▶ [Dataset content]
module mul_rnd	
		#(parameter SIZE=16)
		( 
			input wire[SIZE*5/2-1:0] data_in,		 
			input wire ps_mul_rndPrdt, mul_trunc, mul_float,
			output reg[SIZE*5/2-1:0] out		 
		);
	always@(*)
	begin
		if(ps_mul_rndPrdt | (~mul_trunc & mul_float))		 
		begin
			if(~data_in[SIZE-1])	
				out = { data_in[SIZE*5/2-1:SIZE], {SIZE{1'b0}} };
			else
			begin
				if(data_in[SIZE-2:0]=={(SIZE-1){1'b0}})
					out = { (data_in[SIZE*5/2-1:SIZE]+data_in[SIZE]), {SIZE{1'b0}} };
				else
					out = { (data_in[SIZE*5/2-1:SIZE]+1), {SIZE{1'b0}} };
			end
		end
		else if (mul_trunc)
		begin
			out = { data_in[SIZE*5/2-1:SIZE], {SIZE{1'b0}} };
		end
		else
			out=data_in;
	end
endmodule
module mul_sat	
		#(parameter SIZE=16)
		(
		input wire mul_satEn,	
		input wire[(SIZE*5/2)-1:0] data_in, 	 
		input wire UbS, IbF, 		
		output reg[(SIZE*5/2)-1:0] out		 
		);
	always@(*)
	begin
		if(mul_satEn)	 
		begin
			case( {UbS,IbF} )		 
				2'b00:	 
					out = (data_in[(SIZE*5/2)-1:SIZE]=={ (SIZE*5/2 - SIZE){1'h0} }) ? data_in : 40'h00_0000_FFFF;		 
				2'b01:	 
					out = (data_in[(SIZE*5/2)-1:SIZE*2]=={(SIZE/2){1'h0}}) ? data_in : 40'h00_FFFF_FFFF;		 
				2'b10:	 
					if(data_in[(SIZE*5/2)-1:SIZE-1]=={ (SIZE*5/2 - SIZE + 1){1'h1}} | data_in[(SIZE*5/2)-1:SIZE-1]=={ (SIZE*5/2 - SIZE + 1){1'h0}})				 
						out=data_in;
					else
						out = data_in[(SIZE*5/2)-1] ? 40'hFF_FFFF_8000 : 40'h00_0000_7FFF;
				2'b11:	 
					if(data_in[(SIZE*5/2)-1:SIZE*2-1]=={ (SIZE*5/2 - 2*SIZE +1){1'h1}} | data_in[(SIZE*5/2)-1:SIZE*2-1]=={ (SIZE*5/2 - 2*SIZE + 1){1'h0}})			 
						out=data_in;
					else
						out = data_in[(SIZE*5/2)-1] ? 40'hFF_8000_0000 : 40'h00_7FFF_FFFF;			 
			endcase
		end
		else
			out=data_in;
	end
endmodule
===== run.sh =====
#!/bin/bash
# OpenROAD 26Q1-2900-gdf79404cd8, Yosys 0.63+post, stock flow scripts
make -C /OpenROAD-flow-scripts/flow DESIGN_CONFIG=/design/flow/config.mk WORK_HOME=/design/flow/orfs finish

===== config.mk =====
export PLATFORM = sky130hd
export DESIGN_NAME = shifter
export DESIGN_NICKNAME = shifter
export VERILOG_FILES = /design/flow/design.v
export SDC_FILE = /design/flow/constraint.sdc
export NUM_CORES = 4
export LEC_CHECK = 1
export CORE_UTILIZATION = 50

===== constraint.sdc =====
current_design shifter

set clk_period 6.7
set clk_io_pct 0.2

create_clock -name clk0 -period $clk_period [get_ports {clk_exe}]

set non_clock_inputs [all_inputs -no_clocks]
set_input_delay [expr $clk_period * $clk_io_pct] -clock clk0 $non_clock_inputs
set_output_delay [expr $clk_period * $clk_io_pct] -clock clk0 [all_outputs]

===== design.v =====
module shifter #(parameter DATASIZE = 16)(clk_exe, reset, ps_shf_en, ps_shf_cls, xb_dtx, xb_dty, shf_xb_dt, shf_ps_sv, shf_ps_sz);
input wire reset, clk_exe;
input wire ps_shf_en;
input wire [1:0]ps_shf_cls;
input wire [DATASIZE-1:0]xb_dtx;
input wire [DATASIZE-1:0]xb_dty;
output reg [DATASIZE-1:0]shf_xb_dt;
output reg shf_ps_sv, shf_ps_sz;
reg [DATASIZE-1:0]ip1, ip2; 
reg [1:0]shf_cls;
reg shf_en;
wire [DATASIZE-1:0]ip2_2c;
wire [DATASIZE-1:0]rot;
wire [DATASIZE-1:0]rot_inv;
assign ip2_2c = (ip2^{DATASIZE{ip2[DATASIZE-1]}})+ip2[DATASIZE-1];
assign rot = ip2_2c%16'd16;
assign rot_inv = 16'd16-rot;
reg [7:0]zval8, oval8;
reg [4:0]zval4, oval4;
reg [4:0]leftz, lefto;
reg [DATASIZE-1:0]rot1, rot2;
always@*
begin
	case(shf_cls)
		2'b00:	begin
			if(ip2[DATASIZE-1])				 
			begin
				shf_xb_dt=$signed(ip1)>>>ip2_2c;
				shf_ps_sv=1'b0;	 
			end
			else	
			begin		
				shf_xb_dt=ip1<<<ip2;
			if(ip1[DATASIZE-1]!=shf_xb_dt[DATASIZE-1])
				shf_ps_sv=1'b1;
			else 
				shf_ps_sv=1'b0;
			end
			if(shf_xb_dt==16'h0000)
				shf_ps_sz=1'b1;
			else 
				shf_ps_sz=1'b0;
			end
		2'b01:	begin
			if(ip2[DATASIZE-1])			 
			begin
				rot1=rot;
				rot2=rot_inv;
			end
			else
			begin
				rot1=rot_inv;
				rot2=rot;
			end
			shf_xb_dt = (ip1>>rot1) | (ip1<<rot2);
			if(shf_xb_dt==16'h0000)
				shf_ps_sz=1'b1;
			else 
				shf_ps_sz=1'b0;
			shf_ps_sv=1'b0;
			end	
	2'b10:	begin
				if(ip1 == 16'h0000) 	leftz=5'b10000;		 
				else
				begin
					leftz[4]=1'b0;
					leftz[3] = (ip1[15:8] == 8'h00);	
					zval8      = (leftz[3] ? ip1[7:0] : ip1[15:8]);
					leftz[2] = (zval8[7:4] == 4'h0);
					zval4      = (leftz[2] ? zval8[3:0] : zval8[7:4]);
					leftz[1] = (zval4[3:2] ==2'b00);
					leftz[0] = leftz[1] ? ~zval4[1] : ~zval4[3];
				end
				shf_xb_dt=leftz;	
				if(ip1[DATASIZE-1])
					shf_ps_sz=1'b1;
				else 
					shf_ps_sz=1'b0;
				if(shf_xb_dt==16'h0010)
					shf_ps_sv=1'b1;
				else 
					shf_ps_sv=1'b0;
		end
	2'b11:	begin
				if(ip1 == 16'hffff) 	lefto=5'b10000;		 
				else
				begin
					lefto[4]=1'b0;
					lefto[3] = (ip1[15:8] == 8'hff);
					oval8    = (lefto[3] ? ip1[7:0] : ip1[15:8]);
					lefto[2] = (oval8[7:4] == 4'hf);
					oval4   = (lefto[2] ? oval8[3:0] : oval8[7:4]);
					lefto[1] = (oval4[3:2] == 2'b11);
					lefto[0] = lefto[1] ? oval4[1] : oval4[3];
				end
				shf_xb_dt=lefto;
				if(!ip1[DATASIZE-1])
					shf_ps_sz=1'b1;
				else 
					shf_ps_sz=1'b0;
				if(shf_xb_dt==16'h0010)
					shf_ps_sv=1'b1;
				else 
					shf_ps_sv=1'b0;
		end
	endcase
end
always@(posedge clk_exe or negedge reset)
begin
	if(~reset)
	begin
		shf_en<=1'b0;
		shf_cls<=2'b0;
		ip1<=16'h1;
		ip2<=16'h1;
	end
	else
	begin
		shf_en<=ps_shf_en;
		if(ps_shf_en) 
		begin
			shf_cls<=ps_shf_cls;
			ip1<=xb_dtx;
			if(!ps_shf_cls[1])	ip2<=xb_dty;
		end
	end
end
endmodule
### /design/flow/design.v
module control_unit (
  input clk,
  input reset,
  input [3:0] opcode,
  input [3:0] status_reg,
  output reg ir_load_en,
  output reg reg_write_en,
  output reg alu_en,
  output reg jump_en,
  output reg halt,
  output reg [3:0] alu_opcode
);
  parameter FETCH      = 3'b000,
            DECODE     = 3'b001,
            EXECUTE    = 3'b010,
            WRITE_BACK = 3'b011,
            HALT_STATE = 3'b100;
  parameter Z_FLAG_BIT = 3;
  reg [2:0] state, next_state;
  always @(posedge clk or negedge reset) begin
    if (!reset)
      state <= FETCH;
    else
      state <= next_state;
  end
  always @(*) begin
    ir_load_en   = 0;
    reg_write_en = 0;
    alu_en       = 0;
    jump_en      = 0;
    halt         = 0;
    alu_opcode   = 4'b0000;
    next_state   = state;
    case (state)
      FETCH: begin
        ir_load_en = 1;
        next_state = DECODE;
      end
      DECODE: begin
        case (opcode)
          4'b1111: next_state = HALT_STATE;  
          default: next_state = EXECUTE;
        endcase
      end
      EXECUTE: begin
        case (opcode)
          4'b1000, 4'b1001, 4'b1010, 4'b1011,
          4'b1100, 4'b1101, 4'b1110: begin
            alu_en     = 1;
            alu_opcode = opcode;
          end
          4'b0101: begin  
            alu_en = 0;
          end
          default: begin
            alu_en = 0;
          end
        endcase
        next_state = WRITE_BACK;
      end
      WRITE_BACK: begin
        case (opcode)
          4'b0101, 4'b1000, 4'b1001, 4'b1010,
          4'b1011, 4'b1100, 4'b1101, 4'b1110:
              reg_write_en = 1;
        endcase
        next_state = FETCH;
      end
      HALT_STATE: begin
        halt = 1;
        next_state = HALT_STATE;
      end
      default: next_state = FETCH;
    endcase
  end
endmodule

▶ [Task item] The answer is one number: how many lines of the material above contain "parameter".

▶ [Written reply] 5